TASK ITEM -> Only lines with the string "sequential" are wanted. Pull them out of the data.
[[ RECORDS TO USE open ]]
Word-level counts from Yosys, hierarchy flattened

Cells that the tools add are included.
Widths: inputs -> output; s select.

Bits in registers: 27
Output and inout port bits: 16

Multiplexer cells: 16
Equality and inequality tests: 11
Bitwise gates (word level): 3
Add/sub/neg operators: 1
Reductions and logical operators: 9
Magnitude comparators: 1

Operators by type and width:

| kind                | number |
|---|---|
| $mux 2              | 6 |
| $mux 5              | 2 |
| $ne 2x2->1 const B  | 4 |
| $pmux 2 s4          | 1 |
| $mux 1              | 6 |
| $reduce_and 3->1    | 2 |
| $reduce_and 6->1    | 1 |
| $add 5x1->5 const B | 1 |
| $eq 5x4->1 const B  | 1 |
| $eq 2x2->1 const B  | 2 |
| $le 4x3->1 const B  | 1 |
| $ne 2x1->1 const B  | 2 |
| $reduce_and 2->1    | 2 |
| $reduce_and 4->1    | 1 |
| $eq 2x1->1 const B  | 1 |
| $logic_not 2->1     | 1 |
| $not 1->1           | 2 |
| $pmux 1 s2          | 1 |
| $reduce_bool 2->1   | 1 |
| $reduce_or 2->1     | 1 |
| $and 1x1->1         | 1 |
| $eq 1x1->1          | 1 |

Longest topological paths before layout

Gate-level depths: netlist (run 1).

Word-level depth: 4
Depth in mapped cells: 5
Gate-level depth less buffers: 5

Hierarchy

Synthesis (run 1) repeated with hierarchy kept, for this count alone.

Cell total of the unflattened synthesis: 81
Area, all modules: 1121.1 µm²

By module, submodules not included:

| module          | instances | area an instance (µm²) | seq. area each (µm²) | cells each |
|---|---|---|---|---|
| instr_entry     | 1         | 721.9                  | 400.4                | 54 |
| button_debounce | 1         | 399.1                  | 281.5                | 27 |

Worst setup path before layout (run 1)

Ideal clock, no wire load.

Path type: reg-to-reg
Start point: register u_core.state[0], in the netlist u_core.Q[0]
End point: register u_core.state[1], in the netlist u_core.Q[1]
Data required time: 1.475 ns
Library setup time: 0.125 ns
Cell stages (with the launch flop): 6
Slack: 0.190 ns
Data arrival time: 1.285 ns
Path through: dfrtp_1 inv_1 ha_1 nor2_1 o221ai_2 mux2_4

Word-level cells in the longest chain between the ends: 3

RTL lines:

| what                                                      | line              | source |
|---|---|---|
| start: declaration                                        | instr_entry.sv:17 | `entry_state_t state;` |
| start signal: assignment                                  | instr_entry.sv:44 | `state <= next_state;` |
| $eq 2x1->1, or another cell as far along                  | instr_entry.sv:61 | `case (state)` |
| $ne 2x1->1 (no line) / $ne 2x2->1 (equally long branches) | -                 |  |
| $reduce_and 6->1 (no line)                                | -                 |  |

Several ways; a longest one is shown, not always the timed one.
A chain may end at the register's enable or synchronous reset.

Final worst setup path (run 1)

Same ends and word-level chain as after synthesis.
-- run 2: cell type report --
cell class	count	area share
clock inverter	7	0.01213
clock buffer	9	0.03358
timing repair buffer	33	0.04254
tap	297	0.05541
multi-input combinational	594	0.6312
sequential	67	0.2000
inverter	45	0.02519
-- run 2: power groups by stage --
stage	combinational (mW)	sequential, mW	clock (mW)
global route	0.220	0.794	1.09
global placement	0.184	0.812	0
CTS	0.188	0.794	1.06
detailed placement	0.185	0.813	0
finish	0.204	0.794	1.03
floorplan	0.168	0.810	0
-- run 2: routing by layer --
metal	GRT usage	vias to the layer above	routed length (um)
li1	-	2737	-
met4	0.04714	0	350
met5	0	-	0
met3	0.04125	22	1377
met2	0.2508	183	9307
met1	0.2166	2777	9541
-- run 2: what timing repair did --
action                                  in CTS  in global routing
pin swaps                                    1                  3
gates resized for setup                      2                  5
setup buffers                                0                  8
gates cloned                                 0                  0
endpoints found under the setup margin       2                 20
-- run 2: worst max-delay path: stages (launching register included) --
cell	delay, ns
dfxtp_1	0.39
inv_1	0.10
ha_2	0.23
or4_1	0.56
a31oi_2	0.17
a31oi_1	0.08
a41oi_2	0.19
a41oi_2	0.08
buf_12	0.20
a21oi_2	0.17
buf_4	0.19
`src/rtl/pulse_gen_pkg.sv`:
```
// pulse_gen_pkg: state encoding, default protect hold-off and period split helpers
package pulse_gen_pkg;
  localparam logic [2:0] S_IDLE = 3'd0;
  localparam logic [2:0] S_POS  = 3'd1;
  localparam logic [2:0] S_GAP1 = 3'd2;
  localparam logic [2:0] S_NEG  = 3'd3;
  localparam logic [2:0] S_GAP2 = 3'd4;
  localparam logic [2:0] S_WAIT = 3'd5;
  localparam logic [2:0] S_PROT = 3'd6;
  localparam int unsigned PROT_CYC_DEF = 100_000_000;
  function automatic int unsigned half_hi(input int unsigned p);
    return p < 2 ? 1 : (p + 1) / 2;
  endfunction
  function automatic int unsigned half_lo(input int unsigned p);
    return p < 2 ? 1 : p / 2;
  endfunction
endpackage

```
`src/rtl/phase_timer.sv`:
```
// phase_timer: loadable down-counter, saturates at zero
module phase_timer #(
  parameter int W = 10
) (
  input  logic         clk,
  input  logic         RESET_N,
  input  logic [W-1:0] load_val,
  input  logic         load,
  input  logic         tick,
  output logic         zero
);
  logic [W-1:0] cnt;
  always_ff @(posedge clk or negedge RESET_N)
    if (!RESET_N) cnt <= '0;
    else if (load) cnt <= load_val;
    else if (tick && cnt != '0) cnt <= cnt - 1'b1;
  assign zero = cnt == '0;
endmodule

```
`src/rtl/burst_pulse_gen.sv`:
```
// burst_pulse_gen: N-pulse uni/bipolar burst generator with protect hold-off
module burst_pulse_gen
  import pulse_gen_pkg::*;
#(
  parameter int          PER_W    = 10,
  parameter int          NUM_W    = 6,
  parameter int          DEAD_W   = 4,
  parameter int unsigned PROT_CYC = PROT_CYC_DEF,
  parameter int          PROT_W   = 27
) (
  input  logic              clk,
  input  logic              RESET_N,
  input  logic [PER_W-1:0]  pulse_period,
  input  logic [NUM_W-1:0]  pulse_num,
  input  logic [DEAD_W-1:0] dead_time,
  input  logic              bipolar,
  input  logic              burst_syn,
  input  logic              protect_en,
  output logic              pulse_p,
  output logic              pulse_n,
  output logic              busy,
  output logic              done,
  output logic              fault
);
  logic [2:0] state, nxt;
  logic [PER_W-1:0] lat_p, sel_p, h_m1, l_m1, d_m1, ld_val;
  logic [NUM_W-1:0] lat_n, sel_n, pcnt;
  logic [DEAD_W-1:0] lat_d, sel_d;
  logic lat_bi, sel_bi, idle, last, ld, ph_zero, pr_zero, pr_ld, done_nxt, pc_inc, pc_clr;
  assign idle = state == S_IDLE;
  // In IDLE the decision uses live inputs, since latching happens on the same edge
  assign sel_p = idle ? pulse_period : lat_p;
  assign sel_n = idle ? pulse_num : lat_n;
  assign sel_d = idle ? dead_time : lat_d;
  assign sel_bi = idle ? bipolar : lat_bi;
  assign h_m1 = PER_W'(half_hi(32'(sel_p)) - 1);
  assign l_m1 = PER_W'(half_lo(32'(sel_p)) - 1);
  assign d_m1 = PER_W'(sel_d) - PER_W'(1);
  assign last = pcnt == sel_n - NUM_W'(1);
  assign pr_ld = nxt == S_PROT && state != S_PROT;
  always_comb begin
    nxt = state;
    ld = 1'b0;
    ld_val = h_m1;
    done_nxt = 1'b0;
    pc_inc = 1'b0;
    pc_clr = 1'b0;
    if (protect_en && state != S_PROT) begin
      nxt = S_PROT;
      pc_clr = 1'b1;
    end else
      case (state)
        S_IDLE: if (burst_syn) begin
          pc_clr = 1'b1;
          nxt = sel_n == '0 ? S_WAIT : S_POS;
          done_nxt = sel_n == '0;
          ld = 1'b1;
        end
        S_POS: if (ph_zero) begin
          ld = 1'b1;
          if (sel_bi) begin
            nxt = sel_d != '0 ? S_GAP1 : S_NEG;
            ld_val = sel_d != '0 ? d_m1 : l_m1;
          end else begin
            nxt = last ? S_WAIT : S_GAP2;
            done_nxt = last;
            ld_val = l_m1;
          end
        end
        S_GAP1: if (ph_zero) begin
          nxt = S_NEG;
          ld = 1'b1;
          ld_val = l_m1;
        end
        S_NEG: if (ph_zero) begin
          ld = 1'b1;
          done_nxt = last;
          pc_inc = !last && sel_d == '0;
          nxt = last ? S_WAIT : sel_d != '0 ? S_GAP2 : S_POS;
          ld_val = sel_d != '0 ? d_m1 : h_m1;
        end
        S_GAP2: if (ph_zero) begin
          nxt = S_POS;
          ld = 1'b1;
          pc_inc = 1'b1;
        end
        S_WAIT: nxt = burst_syn ? S_WAIT : S_IDLE;
        S_PROT: nxt = pr_zero ? S_IDLE : S_PROT;
        default: nxt = S_IDLE;
      endcase
  end
  phase_timer #(.W(PER_W)) u_phase (
    .clk(clk), .RESET_N(RESET_N), .load_val(ld_val), .load(ld), .tick(1'b1), .zero(ph_zero)
  );
  phase_timer #(.W(PROT_W)) u_prot (
    .clk(clk), .RESET_N(RESET_N), .load_val(PROT_W'(PROT_CYC - 1)), .load(pr_ld),
    .tick(state == S_PROT), .zero(pr_zero)
  );
  always_ff @(posedge clk or negedge RESET_N)
    if (!RESET_N) begin
      state <= S_IDLE;
      {lat_p, lat_n, lat_d, lat_bi, pcnt} <= '0;
      {pulse_p, pulse_n, busy, done, fault} <= '0;
    end else begin
      state <= nxt;
      if (idle && burst_syn) {lat_p, lat_n, lat_d, lat_bi} <= {pulse_period, pulse_num, dead_time, bipolar};
      pcnt <= pc_clr ? '0 : pc_inc ? pcnt + 1'b1 : pcnt;
      pulse_p <= nxt == S_POS;
      pulse_n <= nxt == S_NEG;
      busy <= nxt inside {S_POS, S_GAP1, S_NEG, S_GAP2};
      done <= done_nxt;
      fault <= nxt == S_PROT;
    end
endmodule
```
==> src/rtl/decoder_frame_rx.sv <==
// rtl/decoder_frame_rx.sv - UART-style serial receiver feeding the decoder io_in bus
// Frames are sampled mid-bit; good codewords land in a one-entry valid/ready holding register.
module decoder_frame_rx #(
  parameter int CLKS_PER_BIT = 16,
  parameter int DATA_W       = 7,
  parameter int PARITY_EN    = 1,
  parameter int PARITY_ODD   = 0
) (
  input  logic              clock,
  input  logic              rst_n,
  input  logic              sdi,
  output logic [DATA_W-1:0] word_o,
  output logic              valid_o,
  input  logic              ready_i,
  output logic              parity_err_o,
  output logic              frame_err_o,
  output logic              overrun_o
);

  localparam int TW = $clog2(CLKS_PER_BIT);
  localparam int IW = $clog2(DATA_W + 1);
  localparam logic [TW-1:0] HALF_LOAD = TW'(CLKS_PER_BIT / 2 - 1);
  localparam logic [TW-1:0] FULL_LOAD = TW'(CLKS_PER_BIT - 1);
  localparam logic [IW-1:0] LAST_IDX  = IW'(DATA_W - 1);

  typedef enum logic [2:0] {
    S_IDLE, S_START, S_DATA, S_PARITY, S_STOP, S_BREAK
  } state_t;

  logic              r_sync1, r_sync2;
  state_t            r_state, w_state_n;
  logic [TW-1:0]     r_timer, w_timer_n;
  logic [IW-1:0]     r_idx, w_idx_n;
  logic [DATA_W-1:0] r_shift, w_shift_n;
  logic              r_par, w_par_n;
  logic              r_deliver;
  logic              w_deliver, w_perr, w_ferr, w_tick, w_par_bad;

  assign w_tick    = (r_timer == '0);
  assign w_par_bad = (PARITY_EN != 0) && ((^r_shift ^ r_par) != PARITY_ODD[0]);

  always_ff @(posedge clock or negedge rst_n) begin
    if (!rst_n) begin
      r_sync1 <= 1'b1;
      r_sync2 <= 1'b1;
      r_state <= S_IDLE;
      r_timer <= '0;
      r_idx   <= '0;
      r_shift <= '0;
      r_par   <= 1'b0;
    end else begin
      r_sync1 <= sdi;
      r_sync2 <= r_sync1;
      r_state <= w_state_n;
      r_timer <= w_timer_n;
      r_idx   <= w_idx_n;
      r_shift <= w_shift_n;
      r_par   <= w_par_n;
    end
  end

  always_comb begin
    w_state_n = r_state;
    w_timer_n = w_tick ? r_timer : r_timer - 1'b1;
    w_idx_n   = r_idx;
    w_shift_n = r_shift;
    w_par_n   = r_par;
    w_deliver = 1'b0;
    w_perr    = 1'b0;
    w_ferr    = 1'b0;
    case (r_state)
      S_IDLE: begin
        if (!r_sync2) begin
          w_state_n = S_START;
          w_timer_n = HALF_LOAD;
        end
      end
      S_START: begin
        if (w_tick) begin
          if (!r_sync2) begin
            w_state_n = S_DATA;
            w_timer_n = FULL_LOAD;
            w_idx_n   = '0;
          end else begin
            w_state_n = S_IDLE;
          end
        end
      end
      S_DATA: begin
        if (w_tick) begin
          w_shift_n[r_idx] = r_sync2;
          w_timer_n        = FULL_LOAD;
          if (r_idx == LAST_IDX) begin
            w_state_n = (PARITY_EN != 0) ? S_PARITY : S_STOP;
          end else begin
            w_idx_n = r_idx + 1'b1;
          end
        end
      end
      S_PARITY: begin
        if (w_tick) begin
          w_par_n   = r_sync2;
          w_timer_n = FULL_LOAD;
          w_state_n = S_STOP;
        end
      end
      S_STOP: begin
        // A low stop bit outranks a parity mismatch: one pulse per frame.
        if (w_tick) begin
          if (!r_sync2) begin
            w_ferr    = 1'b1;
            w_state_n = S_BREAK;
          end else if (w_par_bad) begin
            w_perr    = 1'b1;
            w_state_n = S_IDLE;
          end else begin
            w_deliver = 1'b1;
            w_state_n = S_IDLE;
          end
        end
      end
      S_BREAK: begin
        if (r_sync2) w_state_n = S_IDLE;
      end
      default: w_state_n = S_IDLE;
    endcase
  end

  always_ff @(posedge clock or negedge rst_n) begin
    if (!rst_n) begin
      r_deliver    <= 1'b0;
      parity_err_o <= 1'b0;
      frame_err_o  <= 1'b0;
      overrun_o    <= 1'b0;
      word_o       <= '0;
      valid_o      <= 1'b0;
    end else begin
      r_deliver    <= w_deliver;
      parity_err_o <= w_perr;
      frame_err_o  <= w_ferr;
      overrun_o    <= 1'b0;
      if (r_deliver) begin
        if (!valid_o || ready_i) begin
          word_o  <= r_shift;
          valid_o <= 1'b1;
        end else begin
          overrun_o <= 1'b1;
        end
      end else if (valid_o && ready_i) begin
        valid_o <= 1'b0;
      end
    end
  end

endmodule

==> config.mk <==
export PLATFORM = sky130hd
export DESIGN_NAME = decoder_frame_rx
export DESIGN_NICKNAME = d
export VERILOG_FILES = /design/src/rtl/decoder_frame_rx.sv
export SDC_FILE = /design/constraint.sdc
export NUM_CORES = 1
export LEC_CHECK = 0
export BUFFER_PORTS_ARGS = -buffer_cell sky130_fd_sc_hd__buf_2
export CAP_MARGIN = 20
export CORE_MARGIN = 3
export CORE_UTILIZATION = 25
export DETAILED_ROUTE_END_ITERATION = 6
export SLEW_MARGIN = 20
export SYNTH_ARGS = -nofsm -noshare
export SYNTH_HDL_FRONTEND = slang
export SYNTH_SLANG_ARGS = --single-unit
==> constraint.sdc <==
create_clock -name clock -period 6 [get_ports clock]
set_clock_uncertainty 0.05 [all_clocks]
set_input_delay 0 -clock clock [delete_from_list [all_inputs] [get_ports clock]]
set_output_delay 0 -clock clock [all_outputs]
set_load 0.05 [all_outputs]
==> results.sh <==
export IMPL_grt_max_degree=33
export IMPL_async_reset_ff_frac=1.00
export IMPL_clk_pin_slew_ns=0.07
export IMPL_drtPass1Iterations=4
export IMPL_die_h_um=84.9
export IMPL_instances_no_fill=230
export IMPL_syn_area_um2=1560
export IMPL_routed_via_density=4.53
export IMPL_fp_dieW_um=84.9
export IMPL_fin_util=0.305
export IMPL_cts_tree="built"
export IMPL_syn_inst=137
export IMPL_numClockSinks=32
export IMPL_gp_congestion=0.762
export IMPL_antenna_found_initial=0
export IMPL_power_density_nw_per_um2=385
export IMPL_rows=28
export IMPL_crit_path_frequent_cell="ha_1"
export IMPL_drive_gt1_frac=0.277
export IMPL_drc=0
export IMPL_ant_nets=0
export IMPL_arrival_ns=2.31
export IMPL_io_pins=15
export IMPL_grt_usage=0.0834
export IMPL_post_cts_buffers=0
export IMPL_synth_seq_cells=32
export IMPL_cp_max_fo=11
export IMPL_crit_path_max_incr_delay_ns=0.43
export IMPL_area_growth_pct=17.2
export IMPL_synthTopCellsByArea="dfrtp_1 48%, mux2_2 9.4%, xnor2_1 3.9%"
export IMPL_clk_path_buf_depth=2
export IMPL_fin_nets=162
export IMPL_grt_ovfl_total=0
export IMPL_setup_tns_ns=0
export IMPL_core_region_area_um2=5990
export IMPL_synth_top_cell_by_area="dfrtp_1"
export IMPL_cts_made_buffers=5
export IMPL_outcome="complete, no violations"
export IMPL_required_ns=6.18
export IMPL_post_route_period_util=0.355
export IMPL_clock_latency_ns=0.29
export IMPL_report_final_slew_viol_count=0
export IMPL_setup_viol=0
export IMPL_start_util=0.260
export IMPL_slowest_stage="nor3b_4"
export IMPL_h_tree_depth=2
export IMPL_synth_avg_cell_area_um2=11.4
export IMPL_crit_type="flop to flop"
export IMPL_synth_top_area_share=0.482
export IMPL_end_kind="flop"
export IMPL_critPathTopFamily="simple AND/OR/NAND/NOR gates"
export IMPL_timing_fmax_ghz=0.469
export IMPL_max_slew_worst_pin_slew_ns=0.704
export IMPL_wirelength_mm=2.69
export IMPL_setup_ws_ns=3.87
export IMPL_ctsResizeCount=0
export IMPL_initialDrtViolationCount=65
export IMPL_final_hold_violation_count=0
export IMPL_period_minus_slack_ns=2.13
export IMPL_worstPathCellList="inv_1, ha_1, nor3b_4, inv_2, ha_1, nor2b_1, a41oi_1, a21oi_1, o22a_1"
export IMPL_first_global_vias=999
export IMPL_yosysWarnings=0
export IMPL_grt_pass1_wl_mm=4.72
export IMPL_place_hpwl_mm=1.85
export IMPL_leakagePower_uw=0.000862
export IMPL_synth_edf_count=0
export IMPL_ys_types=38
export IMPL_timing_critical_path_buf_inv=2
export IMPL_pre_cts_slack_ns=3.91
export IMPL_relSlewSlack=0.530
export IMPL_n_antenna_cell=0
export IMPL_min_path_type="primary input to async pin"
export IMPL_ys_flop_type="dfrtp_1"
export IMPL_placedCellCount=219
export IMPL_synth_seq_area_share=0.516
export IMPL_drv_cap=0
export IMPL_vias=1041
export IMPL_io_buffers=14
export IMPL_post_synth_most_frequent_cells="30 x dfrtp_1, 13 x mux2_2, 10 x nand2_1, 9 x nor2_1, 7 x xnor2_1"
export IMPL_rsz0062_at_grt="no"
export IMPL_startpoint_type="flop"
export IMPL_cts_root_buf="clkbuf_8"
export IMPL_yosysMostFrequentCell="dfrtp_1"
export IMPL_die_area_um2=7210
export IMPL_drt_wirelength_per_cell_um=11.7
export IMPL_ir_drop_mv=0.179
export IMPL_synth_fp_nets=145
==> worst paths after layout <==
kind,start,to,slack [ns],cells past startpoint
max reg2reg,r_timer[0],r_timer[0],3.87,9
max in group asynchronous,rst_n,r_shift[3],5.20,2
min reg2reg,r_sync1,r_sync2,0.31,0
max,r_timer[0],r_timer[0],3.87,9
min,rst_n,word_o[5],0.25,2
min in group clock,r_sync1,r_sync2,0.31,0
==> per-stage QoR <==
step | power (uW) | hold WS [ns] | instance area, um^2
global placement | 497 | 0.0499 | 1680
detailed placement | 503 | 0.0577 | 1680
global route | 751 | 0.313 | 1820
CTS | 712 | 0.282 | 1820
floorplan | 467 | -0.346 | 1560
finish | 702 | 0.249 | 1820
==> power by group <==
group / switching [uW] / leakage (uW) / internal (uW)
registers: 57.9 / 0.000425 / 254
logic: 91.7 / 0.000383 / 95.8
clock network: 79.9 / 0.0000541 / 123
total: 230 / 0.000862 / 472
==> kinds of logic (layout without fill, tap and decap cells) <==
logic type,Yosys count,count (layout),synth area share
compound gates,20,20,0.0868
buf+inv,13,31,0.0386
fa+ha+maj,4,4,0.0322
mux,16,16,0.120
flops,32,32,0.516
xor+xnor,7,7,0.0394
simple gates,45,45,0.167
==> registers in the layout, indices dropped and copies added (netlist names) <==
register      flops
r_idx             3
frame_err_o       1
r_timer           4
r_sync1           1
parity_err_o      1
overrun_o         1
r_state           3
r_deliver         1
r_shift           7
r_sync2           1
valid_o           1
r_par             1
word_o            7
==> placed cells by master, fill, tap and decap left out, types with 2 or more instances in the layout <==
cell type / netlist / layout
dfrtp_1: 30 / 30
o21ai_0: 6 / 6
nor2_1: 9 / 9
clkbuf_8: 0 / 5
nand2_1: 10 / 10
a21o_1: 2 / 2
inv_1: 5 / 5
ha_1: 4 / 4
nand3_1: 3 / 3
mux2_4: 2 / 2
nor3_1: 5 / 5
buf_2: 3 / 14
dfstp_2: 2 / 2
xnor2_1: 7 / 7
dlygate4sd3_1: 0 / 3
nand2b_1: 3 / 3
o21a_1: 3 / 3
nor2b_1: 3 / 3
a41oi_1: 2 / 2
nor4_1: 2 / 2
a21oi_1: 3 / 3
mux2_2: 13 / 13
==> timing repair <==
| action | CTS | global route |
|---|---|---|
| hold buffers | 3 | 0 |
| hold endpoints to repair | 33 | 0 |
| endpoints found under the setup margin | 0 | 0 |
==> cell type report <==
| type | count | area [um^2] |
|---|---|---|
| well taps | 75 | 93.8 |
| flip-flops and latches | 32 | 803 |
| clock buffers | 5 | 68.8 |
| multi-input cells | 92 | 693 |
| clock inverters | 3 | 42.5 |
| repair buffers | 17 | 100 |
| fillers | 619 | 4170 |
| inverters | 6 | 22.5 |
==> layer usage <==
| metal | vias up | global-route usage | part of all wire |
|---|---|---|---|
| li1 | 519 | - | - |
| met1 | 503 | 0.110 | 0.51 |
| met2 | 13 | 0.117 | 0.42 |
| met3 | 6 | 0.0388 | 0.048 |
| met4 | 0 | 0.0345 | 0.018 |
| met5 | - | 0 | 0 |
(Power assumes the default switching activity.)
[[ RECORDS TO USE closed ]]
RESPONSE AREA ->
sequential	67	0.2000
stage	combinational (mW)	sequential, mW	clock (mW)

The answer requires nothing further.